Learn what statistics and estimators are in preparation for understanding how they helped solve the “German tank problem” in World War II.
http://www.shutterstock.com/pic-127443647/stock-vector-data-analysis.html?src=HEQViHQALBGWHPLoFdvnjg-1-2Sometimes statistics* seems magical. Of course, there isn’t really anything magical going on—but the fact that statistical methods can be used to pull useful information out of a hatful of messy data is, at a minimum, remarkable. And, as we’ll talk about today and next time, it’s extremely useful too.
Before we get started, I want to point out that the things called statistics that we’re going to talk about today are a part of, but different than the field of statistics, which is the science of collecting, sorting, organizing, and generally making sense of data.

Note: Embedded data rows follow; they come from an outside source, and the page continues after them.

<file path="config.mk">
export PLATFORM = sky130hd
export DESIGN_NAME = dmem_port_arbiter
export DESIGN_NICKNAME = d
export VERILOG_FILES = /design/src/rtl/snake_pkg.sv /design/src/rtl/dmem_port_arbiter_sat_counter.sv /design/src/rtl/dmem_port_arbiter.sv
export SDC_FILE = /design/constraint.sdc
export NUM_CORES = 1
export LEC_CHECK = 0
export ABC_AREA = 1
export CORE_MARGIN = 2
export CORE_UTILIZATION = 25
export DETAILED_ROUTE_END_ITERATION = 16
export GPL_ROUTABILITY_DRIVEN = 1
export HOLD_SLACK_MARGIN = 0.1
export MAX_ROUTING_LAYER = met4
export PLACE_DENSITY_LB_ADDON = 0.3
export SYNTH_ARGS = -nofsm -noshare
export SYNTH_HDL_FRONTEND = slang
export SYNTH_SLANG_ARGS = --single-unit
</file>
<file path="constraint.sdc">
create_clock -name clock -period 1.8 [get_ports clock]
set_input_delay 0.27 -clock clock [delete_from_list [all_inputs] [get_ports clock]]
set_output_delay 0.27 -clock clock [all_outputs]
set_load 0.02 [all_outputs]
</file>
<file path="src/rtl/snake_pkg.sv">
// Shared dmem widths and read-owner encoding for the dmem port arbiter.
package snake_pkg;
    localparam int DMEM_ADDR_W = 12;
    localparam int DMEM_DATA_W = 32;

    typedef enum logic [1:0] {
        OWN_IDLE = 2'd0,
        OWN_P_RD = 2'd1,
        OWN_V_RD = 2'd2
    } own_e;
endpackage

</file>
<file path="src/rtl/dmem_port_arbiter_sat_counter.sv">
// Saturating up-counter with synchronous clear; clear wins over increment.
module sat_counter #(
    parameter int WIDTH = 8,
    parameter int MAX   = 8
) (
    input  logic             clock,
    input  logic             resetn,
    input  logic             inc,
    input  logic             clr,
    output logic [WIDTH-1:0] count,
    output logic             at_max
);
    localparam logic [WIDTH-1:0] MAX_V = WIDTH'(MAX);

    logic [WIDTH-1:0] count_d, count_q;

    always_comb begin
        count_d = count_q;
        if (clr)
            count_d = '0;
        else if (inc && (count_q != MAX_V))
            count_d = count_q + 1'b1;
    end

    always_ff @(posedge clock or negedge resetn) begin
        if (!resetn)
            count_q <= '0;
        else
            count_q <= count_d;
    end

    assign count  = count_q;
    assign at_max = (count_q == MAX_V);
endmodule

</file>
<file path="src/rtl/dmem_port_arbiter.sv">
// Shares the single dmem port between the processor (rd/wr) and VGA fetch (rd),
// with an anti-starvation slot for VGA and per-read owner tagging of returned data.
module dmem_port_arbiter
    import snake_pkg::*;
#(
    parameter int ADDR_W     = DMEM_ADDR_W,
    parameter int DATA_W     = DMEM_DATA_W,
    parameter int STARVE_MAX = 8
) (
    input  logic              clock,
    input  logic              resetn,
    input  logic              p_req,
    input  logic              p_wren,
    input  logic [ADDR_W-1:0] p_addr,
    input  logic [DATA_W-1:0] p_data,
    output logic              p_stall,
    output logic              p_rvalid,
    output logic [DATA_W-1:0] p_rdata,
    input  logic              v_req,
    input  logic [ADDR_W-1:0] v_addr,
    output logic              v_gnt,
    output logic              v_rvalid,
    output logic [DATA_W-1:0] v_rdata,
    output logic [ADDR_W-1:0] dm_addr,
    output logic [DATA_W-1:0] dm_data,
    output logic              dm_wren,
    input  logic [DATA_W-1:0] dm_q
);
    logic       proc_gnt, vga_gnt;
    logic       starve_at_max;
    logic [7:0] starve_cnt;
    logic       unused_starve_cnt;
    own_e       state_d, state_q;

    assign unused_starve_cnt = ^starve_cnt;

    sat_counter #(.WIDTH(8), .MAX(STARVE_MAX)) u_starve (
        .clock  (clock),
        .resetn (resetn),
        .inc    (v_req & ~vga_gnt),
        .clr    (vga_gnt | ~v_req),
        .count  (starve_cnt),
        .at_max (starve_at_max)
    );

    // A processor write always wins, even over a starved VGA request.
    always_comb begin
        proc_gnt = 1'b0;
        vga_gnt  = 1'b0;
        if (resetn) begin
            if (p_req && p_wren)
                proc_gnt = 1'b1;
            else if (v_req && starve_at_max)
                vga_gnt = 1'b1;
            else if (p_req)
                proc_gnt = 1'b1;
            else if (v_req)
                vga_gnt = 1'b1;
        end
    end

    always_comb begin
        dm_addr = '0;
        dm_data = '0;
        dm_wren = 1'b0;
        if (proc_gnt) begin
            dm_addr = p_addr;
            dm_data = p_data;
            dm_wren = p_wren;
        end else if (vga_gnt) begin
            dm_addr = v_addr;
        end
    end

    assign p_stall = p_req & ~proc_gnt & resetn;
    assign v_gnt   = vga_gnt;

    // State records who owns the dm_q word that arrives next cycle.
    always_comb begin
        state_d = OWN_IDLE;
        if (proc_gnt && !p_wren)
            state_d = OWN_P_RD;
        else if (vga_gnt)
            state_d = OWN_V_RD;
    end

    always_ff @(posedge clock or negedge resetn) begin
        if (!resetn)
            state_q <= OWN_IDLE;
        else
            state_q <= state_d;
    end

    assign p_rvalid = (state_q == OWN_P_RD);
    assign v_rvalid = (state_q == OWN_V_RD);
    assign p_rdata  = p_rvalid ? dm_q : '0;
    assign v_rdata  = v_rvalid ? dm_q : '0;
endmodule

</file>
Word-level counts from Yosys, hierarchy flattened
Index checks and enable logic that the tools add are counted.
{"block": "totals", "ff_bits": 10, "input_bits": 93, "elab_cells": 39}
{"block": "classes", "addsub": 1, "n_eq_ne": 4, "mux": 19, "bitwise": 7, "reduce_logical": 6}
{"op": "$mux W32", "n": 3}
{"op": "$mux W12", "n": 2}
{"op": "$mux W8", "n": 2}
{"op": "$mux W1", "n": 10}
{"op": "$add A8 B1 Y8 const B", "n": 1}
{"op": "$eq A8 B4 Y1 const B", "n": 1}
{"op": "$ne A8 B4 Y1 const B", "n": 1}
{"op": "$logic_and A1 B1 Y1", "n": 4}
{"op": "$mux W2", "n": 2}
{"op": "$and A1 B1 Y1", "n": 3}
{"op": "$not A1 Y1", "n": 3}
{"op": "$eq A2 B1 Y1 const B", "n": 1}
{"op": "$eq A2 B2 Y1 const B", "n": 1}
{"op": "$reduce_bool A2 Y1", "n": 1}
{"op": "$logic_not A1 Y1", "n": 1}
{"op": "$or A1 B1 Y1", "n": 1}

Logic depth before layout (Yosys ltp)
Gate-level depths: netlist of the first run.
{"block": "depth", "word_depth": 10, "depth_mapped": 9, "depth_no_buf": 9}

By module
A second synthesis of the first run with hierarchy kept.
{"block": "hier_totals", "hier_cells": 306, "area_unflattened_um2": 1705.4}
{"module": "dmem_port_arbiter", "instances": 1, "cells_each": 237, "area_each_um2": 1199.9}
{"module": "sat_counter", "instances": 1, "cells_each": 69, "area_each_um2": 505.5}

Worst setup path after synthesis of the first run
No wires, ideal clock.
{"block": "synth_path", "kind": "register -> output", "startpoint": "register u_starve.count_q[0], in the netlist u_starve.count[0]", "endpoint": "output port p_stall", "arrival_time_ns": 1.427, "t_required_ns": 1.530, "setup_slack_ns": 0.103, "path_stages_with_launch": 8, "cell_sequence": "dfrtp_1 > inv_1 > ha_1 > nand3_2 > nor2_4 > nand2_4 > buf_6 > nor2_1"}
{"block": "synth_via", "elab_chain_len": 8}
{"element": "from (decl)", "line": "dmem_port_arbiter_sat_counter.sv:15", "text": "logic [WIDTH-1:0] count_d, count_q;"}
{"element": "from (signal assigned)", "line": "dmem_port_arbiter_sat_counter.sv:29", "text": "count_q <= count_d;"}
{"element": "$eq A8 B4 Y1", "line": "dmem_port_arbiter_sat_counter.sv:33", "text": "assign at_max = (count_q == MAX_V);"}
{"element": "$logic_and A1 B1 Y1", "line": "dmem_port_arbiter.sv:53", "text": "else if (v_req && starve_at_max)"}
{"element": "$mux W1", "line": "dmem_port_arbiter.sv:53"}
{"element": "$mux W1", "line": "dmem_port_arbiter.sv:51", "text": "if (p_req && p_wren)"}
{"element": "$mux W1", "line": "dmem_port_arbiter.sv:50", "text": "if (resetn) begin"}
{"element": "$not A1 Y1", "line": "dmem_port_arbiter.sv:75", "text": "assign p_stall = p_req & ~proc_gnt & resetn;"}
{"element": "$and A1 B1 Y1 (2 in a row)", "line": "dmem_port_arbiter.sv:75"}
{"element": "to (decl)", "line": "dmem_port_arbiter.sv:16", "text": "output logic p_stall,"}
No other way between the ends.

Worst setup path after layout of the first run
{"block": "layout_path", "startpoint": "register u_starve.count_q[0], in the netlist u_starve.count[0]", "endpoint": "output port dm_addr[0]"}
{"block": "layout_via", "elab_chain_len": 7, "word_cells_on_any_way": 10}
{"element": "$eq A8 B4 Y1 *", "line": "dmem_port_arbiter_sat_counter.sv:33"}
{"element": "$logic_and A1 B1 Y1 *", "line": "dmem_port_arbiter.sv:53"}
{"element": "$mux W1", "line": "dmem_port_arbiter.sv:53"}
{"element": "$mux W1", "line": "dmem_port_arbiter.sv:51"}
{"element": "$mux W1", "line": "dmem_port_arbiter.sv:50"}
{"element": "$mux W12", "line": "dmem_port_arbiter.sv:70", "text": "end else if (vga_gnt) begin"}
{"element": "$mux W12 *", "line": "dmem_port_arbiter.sv:66", "text": "if (proc_gnt) begin"}
{"element": "to (decl)", "line": "dmem_port_arbiter.sv:24", "text": "output logic [ADDR_W-1:0] dm_addr,"}
Every way passes the cells marked *; elsewhere a longest branch is shown, timed or not.

==> impl_summary.md, run 1 <==
Outcome
The flow ran to the end, but the final reports show violations. The final reports fail on setup timing.

Setup path
Broken down by cell family, the worst path's largest delay share belongs to simple AND/OR/NAND/NOR gates. The worst setup path is launched from a register. The slowest stage of the critical path is the sky130_fd_sc_hd__dfrtp_1 cell. For the worst flop-to-flop path, the logic depth is 8. The critical path arrival is 1.66 ns. The sum of buffers and inverters on the critical path is 3. Along the worst path, the maximum fanout reaches 6. The critical path goes through inv_2, ha_4, nand3_4, nor2_4, nand2_8, buf_12, nand3_2, nand2_1, buf_6. The critical path runs through a total of 9 cells. STA classifies the critical path endpoint as an output pin.

For the worst setup path, the data required time is 1.53 ns. For this run, the slowest stage of the critical path takes 0.38 ns. The critical path in this run is classified as register to output pin.

Clock network
The clock transition time at the flip-flop clock pins of the worst setup and hold paths is 0.05 ns. The total of hold buffers inserted after clock tree synthesis is 0. In this run the number of H-tree levels came out at 1. The clock sink total is 10. The clock passes through at most 2 buffers. The number of buffers created by CTS is 3.

TritonCTS built the clock tree. The tree is rooted in a sky130_fd_sc_hd__clkbuf_8. The source-to-sink clock delay at the later pin of the worst-skew pair is 0.24 ns.

Final layout
The share of layout cells above drive strength 1 is 0.266. Counting the fill cells in the layout gives 508. For this run, the number of standard cells in the final layout without fillers is 598.

From synthesis to final layout, the design area changed by 164%. The sequential cell area is 250 µm². The net count of the finished layout is 619. The footprint of the multi-input gates is 1030 µm².

0 antenna diodes ended up in the layout. For this run, the share of the core covered by cells in the final layout is 0.679.

Die
The core region is 5890 µm². Pin placement for this block handled 206 I/O pins. In this run the horizontal extent of the chip is 81.9 µm.

The die extent in y is 81.9 µm. The starting density of the core is 0.257. The full die area is 6700 µm². Row generation in the floorplan step produced 28 rows.

STA
The number of pins with negative max-slew slack in the final report is 0. The tightest slew margin relative to the limit is 0.822. The fmax is 517 MHz. After layout, the worst setup slack is -0.133 ns. The worst clock skew is 0.00336 ns. The number of setup violations in the final report is 45.

Of the available clock period, the critical path in the final layout requires 1.07. The final-report hold violation count is 0. The transition time of the tightest slew-check pin is 0.267 ns.

The worst path in the final design needs a cycle of 1.93 ns, including I/O delays and setup. Setup repair after global routing could not meet its margin everywhere.

GRT
The total overflow reported by the global router is 0. The overall global routing resource usage is 0.215. The number of global-route vias before repair was 2224.

The number of antenna violations at the first check in global routing was 0. The wire length of the first global-routing pass is 10900 µm. The maximum number of pins on one net before global-route repair is 34.

Synth
The combinational family with the most area after synthesis is simple AND/OR/NAND/NOR gates. The synthesized area per cell is 5.21 µm². Of the synthesized area, sequential elements account for 0.165. Of the total synthesized cell area, the portion taken by XOR and XNOR cells is 0.0289. The multiplexer share of the synthesized area is 0. The compound-cell area share of the yosys netlist came to 0.0116.

The share of synthesized flip-flops with an asynchronous set or reset is 1.00. The number of warnings reported in the yosys synthesis log is 0. The count of flip-flops with a built-in enable after synthesis is 0. The cell count after synthesis came out at 291. The most common flop cell mapped by yosys is sky130_fd_sc_hd__dfrtp_1. The adder-cell share of the synthesized area is 0.0165. The mapped netlist covers 1520 µm². The number of distinct library cell variants in the gate-level netlist after synthesis is 24. Of the total synthesized cell area, the portion taken by AND, OR, NAND and NOR gates is 0.513.

The number of nets handed over by synthesis was 386. The flip-flop and latch count after synthesis is 10.

Routing
The number of routed nets with antenna violations is 0. The number of remaining DRC errors is 0. Before antenna repair, the detailed router went through 4 iterations. Using the TritonRoute via totals, the vias-per-cell ratio works out to 4.34. The average wire length per cell after detail routing is 14.0 µm. After the first detailed-routing iteration, the DRC count stood at 64.

After detailed routing, the total wire length is 8370 µm. The total via count after detailed routing is 2597.

Job
The number of max-capacitance violations reported is 0.

Placement
The count of input and output buffers is 205. The placer's final routability congestion estimate is 0.833. The half-perimeter wire length after placement is 6230 µm. Including well taps, the total number of placed cells is 586. The pre-CTS worst setup slack is -0.485 ns.

Power and ir drop
The worst ir drop on vdd is 645 µV. The power density over cell area is 313 nW/µm². The leakage power figure is 2.35 nW. Summing internal, switching and leakage power gives 1.25 mW.

Hold path
The min-delay analysis places its worst path in the category input port to asynchronous set/reset pin.
==> what timing repair did <==
action,in CTS,in global routing
buffers inserted,2,3
pin swaps,10,11
endpoints found under the setup margin,110,56
gates cloned,2,1
gates resized for setup,290,67
==> layout by cell type, fill, tap and decap left out, drive strengths merged <==
cell type	instances
nor2	116
clkdlybuf4s50	93
buf	83
inv	79
dlygate4sd2	54
nand2	34
nand3	28
dfrtp	10
clkdlybuf4s15	8
clkbuf	6
xor2	4
ha	2
o21ai	1
clkinvlp	1
nor3	1
o2111ai	1
nand4	1
xnor2	1
==> Yosys cell counts (2+ instances only) <==
master                     instances  area share
sky130_fd_sc_hd__buf_8             2       0.020
sky130_fd_sc_hd__inv_1            80        0.20
sky130_fd_sc_hd__nand3_1          27       0.089
sky130_fd_sc_hd__xor2_1            4       0.023
sky130_fd_sc_hd__buf_2             2      0.0066
sky130_fd_sc_hd__nand2_1          29       0.072
sky130_fd_sc_hd__dfrtp_1          10        0.17
sky130_fd_sc_hd__clkbuf_1          6       0.015
sky130_fd_sc_hd__nor2_2           10       0.041
sky130_fd_sc_hd__ha_1              2       0.017
sky130_fd_sc_hd__nand2_2           2      0.0083
sky130_fd_sc_hd__nor2_1          105        0.26
==> worst register-to-register path: stages (launching register included) <==
cell                      delay [ns]
sky130_fd_sc_hd__dfrtp_1        0.38
sky130_fd_sc_hd__inv_2          0.08
sky130_fd_sc_hd__ha_4           0.15
sky130_fd_sc_hd__nand3_4        0.08
sky130_fd_sc_hd__o21ai_2        0.20
sky130_fd_sc_hd__nand2_1        0.12
sky130_fd_sc_hd__buf_4          0.15
sky130_fd_sc_hd__nand2_2        0.13
sky130_fd_sc_hd__nor2_1         0.06
==> metrics by stage <==
stage               hold WS, ns  TNS [ns]  instance area, µm²
floorplan               -0.0256         0                1520
global placement          0.632    -20.42                3800
detailed placement        0.641    -20.91                3800
CTS                       0.393     -2.75                3750
global route              0.436     -6.44                4000
finish                    0.412     -3.29                4000
==> layer usage <==
metal,track usage,vias to the layer above,share of wire
met2,0.394,127,0.53
met4,0.0550,0,0.035
li1,-,1293,-
met3,0.0659,33,0.099
met1,0.222,1144,0.34
met5,-,-,0
==> where the power goes <==
part           total, mW  internal (mW)  switching, mW
Combinational      0.738          0.391          0.347
Sequential         0.237          0.233        0.00402
Clock              0.278          0.192         0.0861
Total               1.25          0.816          0.437
==> state kept, by name, indices dropped and copies added, names as in the netlist <==
| register | flops |
|---|---|
| u_starve.count | 8 |
| state_q | 2 |
==> path summary, 6_finish.rpt <==
kind / start / endpoint / slack, ns
min in group clock: u_starve.count[6] / u_starve.count[6] / 0.66
max in group asynchronous: resetn / u_starve.count[0] / 1.25
setup / recovery: u_starve.count[0] / dm_addr[0] / -0.13
hold / removal: resetn / u_starve.count[4] / 0.41
hold reg to reg: u_starve.count[6] / u_starve.count[6] / 0.66
setup reg to reg: u_starve.count[0] / u_starve.count[1] / 0.34
==> layout make-up <==
type | instances | area share
timing repair buffer | 240 | 0.567
multi-input combinational | 189 | 0.258
inverter | 80 | 0.0760
sequential | 10 | 0.0626
tap | 75 | 0.0235
clock buffer | 4 | 0.0138
==> logic make-up (layout without fill, tap and decap cells) <==
family	after synthesis	in the layout
and+or+nand+nor	179	180
buffers and inverters	93	324
DFF	10	10
xor gates and xnor gates	5	5
adders and majority gates	2	2
AOI/OAI and AO/OA	2	2
Power figures use the tool's default switching activity.
==> run 2, diff against run 1 <==
--- a/config.mk
+++ b/config.mk
@@ -13,6 +13,7 @@
 export HOLD_SLACK_MARGIN = 0.1
 export MAX_ROUTING_LAYER = met4
 export PLACE_DENSITY_LB_ADDON = 0.3
+export SLEW_MARGIN = 25
 export SYNTH_ARGS = -nofsm -noshare
 export SYNTH_HDL_FRONTEND = slang
 export SYNTH_SLANG_ARGS = --single-unit
==> results of run 2 <==
Same layout as run 1: the final DEF is identical, and so are final timing and power.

A Statistical Thought Experiment
Okay, with that out of the way, let’s start off with a thought experiment. Imagine you’re handed a bag containing a bunch of tiles that are all carved into the shapes of integers. Someone else prepared the bag, so you have no idea how many total integer tiles are in it. You do, however, know that the first tile put in the bag was shaped like the number 1, the second like the number 2, and so on, and that the last tile put in the bag was, therefore, in the shape of the total number of tiles. Your task in this experiment is to randomly pull six integer tiles out of the bag, and then to use these integers to estimate the total number of tiles in the bag (which, remember, you don’t know beforehand). And, if you think about it for a minute, you’ll see that this is identical to asking you to estimate the value of the largest integer in the bag. So, how do you do it? No big surprise, the answer has something to do with today’s main topics: statistics and estimators.
What is a Statistic?
A statistic is a quantity calculated from a sample of data that tells us something about the properties of that sample. To help us better understand what this means, let’s go back and think about the bag of integer shaped tiles. In that example, the entire group of integers in the bag is called the “population,” and the six integers you pulled out of the bag are called a “sample.” There are, of course, many possible samples besides the one you pulled. For example, you could have pulled six entirely different integers. That still would have been a sample drawn from the population, but it would have been a different sample. So, in this case, a statistic is some number you can calculate from the six integers you pulled out of the bag that tells you something about those numbers.
Okay, so what does an actual statistic look like? Well, the minimum value of your six integer sample is one example of a statistic, and the maximum value of that sample is another. And, these statistics can be used to infer information about the six integer sample. For example, if you subtract the minimum value from the maximum value, you learn the range of the sample. Neither of these statistics is very useful for inferring information about the population of tiles as a whole though. For example, the range of the entire population could be very different than the range of the sample, since the bag could contain much higher or lower integers than are contained in the sample. So, is there some way to learn about an entire population from only a sampling of its data? There is—it’s called an estimator.